Exercise inputs:

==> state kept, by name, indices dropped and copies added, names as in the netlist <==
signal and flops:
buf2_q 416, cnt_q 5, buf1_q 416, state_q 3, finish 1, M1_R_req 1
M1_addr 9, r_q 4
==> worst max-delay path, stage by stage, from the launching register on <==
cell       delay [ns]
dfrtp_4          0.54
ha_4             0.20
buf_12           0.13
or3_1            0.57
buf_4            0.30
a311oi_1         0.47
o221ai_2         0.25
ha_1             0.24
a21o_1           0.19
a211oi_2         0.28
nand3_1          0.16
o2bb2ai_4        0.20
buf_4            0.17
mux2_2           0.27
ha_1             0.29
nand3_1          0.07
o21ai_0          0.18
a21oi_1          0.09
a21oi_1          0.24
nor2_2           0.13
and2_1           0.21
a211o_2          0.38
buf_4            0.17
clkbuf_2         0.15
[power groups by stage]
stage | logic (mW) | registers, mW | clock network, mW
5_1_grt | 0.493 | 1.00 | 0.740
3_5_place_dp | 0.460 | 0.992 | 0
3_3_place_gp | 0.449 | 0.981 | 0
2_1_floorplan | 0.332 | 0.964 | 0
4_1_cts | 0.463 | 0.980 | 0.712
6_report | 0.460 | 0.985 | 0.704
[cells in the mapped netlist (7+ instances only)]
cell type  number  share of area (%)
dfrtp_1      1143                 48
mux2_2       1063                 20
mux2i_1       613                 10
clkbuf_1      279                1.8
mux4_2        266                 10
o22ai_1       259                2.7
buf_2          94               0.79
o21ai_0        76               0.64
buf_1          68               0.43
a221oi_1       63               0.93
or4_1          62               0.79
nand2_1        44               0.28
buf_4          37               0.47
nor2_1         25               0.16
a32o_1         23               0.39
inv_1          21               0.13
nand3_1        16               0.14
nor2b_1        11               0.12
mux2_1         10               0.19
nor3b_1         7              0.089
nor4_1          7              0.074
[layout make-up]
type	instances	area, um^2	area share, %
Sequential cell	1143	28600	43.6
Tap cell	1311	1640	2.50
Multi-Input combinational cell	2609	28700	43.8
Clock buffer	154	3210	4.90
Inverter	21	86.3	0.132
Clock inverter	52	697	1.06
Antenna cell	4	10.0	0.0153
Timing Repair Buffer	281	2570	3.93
$ cat config.mk
export PLATFORM = sky130hd
export DESIGN_NAME = pipeline_hazard_ctrl
export DESIGN_NICKNAME = d
export VERILOG_FILES = /design/src/rtl/pipe_ctrl_pkg.sv /design/src/rtl/hazard_detect.sv /design/src/rtl/pipeline_hazard_ctrl.sv
export SDC_FILE = /design/constraint.sdc
export NUM_CORES = 1
export LEC_CHECK = 0
export CAP_MARGIN = 0
export CORE_UTILIZATION = 46
export DETAILED_ROUTE_END_ITERATION = 8
export PLACE_DENSITY = 0.78
export REMOVE_ABC_BUFFERS = 1
export SYNTH_ARGS = -nofsm -noshare
export SYNTH_HDL_FRONTEND = slang
export SYNTH_SLANG_ARGS = --single-unit
$ cat constraint.sdc
create_clock -name clk -period 2.4 [get_ports clk]
set_input_delay 0.48 -clock clk [delete_from_list [all_inputs] [get_ports clk]]
set_output_delay 0.48 -clock clk [all_outputs]
set_load 0.05 [all_outputs]
**src/rtl/bus_gate_arb_pkg.sv**
```systemverilog
// Shared types and sizing helpers for the bus gate arbiter.
// Imported by the round-robin selector and the top level.
package bus_gate_arb_pkg;

   typedef enum logic {
      ST_IDLE  = 1'b0,
      ST_GRANT = 1'b1
   } state_t;

   // Ceiling log2 that never returns less than one bit.
   function automatic int clog2_min1(input int n);
      int r;
      r = 0;
      while ((1 << r) < n) r++;
      return (r < 1) ? 1 : r;
   endfunction

endpackage

```
**src/rtl/bus_gate_arb_rr_pick.sv**
```systemverilog
// Combinational round-robin selector: first requester strictly after last_owner,
// wrapping from CHANNELS-1 back to 0.
module rr_pick
   import bus_gate_arb_pkg::*;
#(
   parameter int CHANNELS = 4,
   parameter int OW       = clog2_min1(CHANNELS)
) (
   input  logic [CHANNELS-1:0] req,
   input  logic [OW-1:0]       last_owner,
   output logic [CHANNELS-1:0] pick,
   output logic [OW-1:0]       index
);

   always_comb begin
      logic          found;
      int            c;
      logic [OW-1:0] c_idx;
      // NOTE: every output gets a default before the search loop, so no path
      // through this block can leave a value unassigned and infer a latch.
      pick  = '0;
      index = '0;
      found = 1'b0;
      c     = 0;
      c_idx = '0;
      for (int off = 1; off <= CHANNELS; off++) begin
         c     = (int'(last_owner) + off) % CHANNELS;
         c_idx = OW'(c);
         if (!found && req[c_idx]) begin
            found       = 1'b1;
            pick[c_idx] = 1'b1;
            index       = c_idx;
         end
      end
   end

endmodule

```
**src/rtl/bus_gate_arb.sv**
```systemverilog
// Multi-channel bus gate: round-robin grant, AND-gated registered bus output
// and a burst limit that forces the owner to release the bus.
module bus_gate_arb
   import bus_gate_arb_pkg::*;
#(
   parameter int  WIDTH     = 8,
   parameter int  CHANNELS  = 4,
   parameter int  MAX_BURST = 8,
   localparam int OW        = clog2_min1(CHANNELS),
   localparam int CW        = clog2_min1(MAX_BURST + 1)
) (
   input  logic                      clk,
   input  logic                      rst,
   input  logic [CHANNELS-1:0]       req,
   input  logic [CHANNELS*WIDTH-1:0] data_in,
   input  logic                      gate_en,
   output logic [CHANNELS-1:0]       grant,
   output logic [OW-1:0]             owner,
   output logic [WIDTH-1:0]          bus_out,
   output logic                      bus_valid
);

   state_t              state, state_nxt;
   logic [CHANNELS-1:0] grant_nxt, pick;
   logic [OW-1:0]       owner_nxt, pick_idx, last_owner, last_owner_nxt;
   logic [CW-1:0]       count, count_nxt;
   logic [WIDTH-1:0]    gated_word, bus_nxt;
   logic                valid_nxt;

   rr_pick #(
      .CHANNELS (CHANNELS),
      .OW       (OW)
   ) u_rr_pick (
      .req        (req),
      .last_owner (last_owner),
      .pick       (pick),
      .index      (pick_idx)
   );

   // Each word is masked by its own grant bit, so a non-owner can never leak.
   always_comb begin
      gated_word = '0;
      for (int i = 0; i < CHANNELS; i++) begin
         gated_word |= data_in[i*WIDTH +: WIDTH] & {WIDTH{grant[i] & gate_en}};
      end
   end

   always_comb begin
      state_nxt      = state;
      grant_nxt      = grant;
      owner_nxt      = owner;
      last_owner_nxt = last_owner;
      count_nxt      = count;
      bus_nxt        = '0;
      valid_nxt      = 1'b0;
      case (state)
         ST_IDLE: begin
            grant_nxt = '0;
            if (|req) begin
               grant_nxt      = pick;
               owner_nxt      = pick_idx;
               last_owner_nxt = pick_idx;
               count_nxt      = '0;
               state_nxt      = ST_GRANT;
            end
         end
         ST_GRANT: begin
            if (!req[owner]) begin
               grant_nxt = '0;
               state_nxt = ST_IDLE;
            end else if (gate_en) begin
               bus_nxt   = gated_word;
               valid_nxt = 1'b1;
               count_nxt = count + CW'(1);
               // The last permitted word still transfers on this edge.
               if (count == CW'(MAX_BURST - 1)) begin
                  grant_nxt = '0;
                  state_nxt = ST_IDLE;
               end
            end
         end
         default: begin
            grant_nxt = '0;
            state_nxt = ST_IDLE;
         end
      endcase
   end

   // NOTE: state registers use non-blocking assignments so every flop samples
   // the pre-edge values, independent of statement order.
   always_ff @(posedge clk or posedge rst) begin
      if (rst) begin
         state      <= ST_IDLE;
         grant      <= '0;
         owner      <= '0;
         last_owner <= OW'(CHANNELS - 1);
         count      <= '0;
         bus_out    <= '0;
         bus_valid  <= 1'b0;
      end else begin
         state      <= state_nxt;
         grant      <= grant_nxt;
         owner      <= owner_nxt;
         last_owner <= last_owner_nxt;
         count      <= count_nxt;
         bus_out    <= bus_nxt;
         bus_valid  <= valid_nxt;
      end
   end

endmodule

```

What is required: All that is required is the number of lines in the data above that contain the word "stage".

Task answer: 3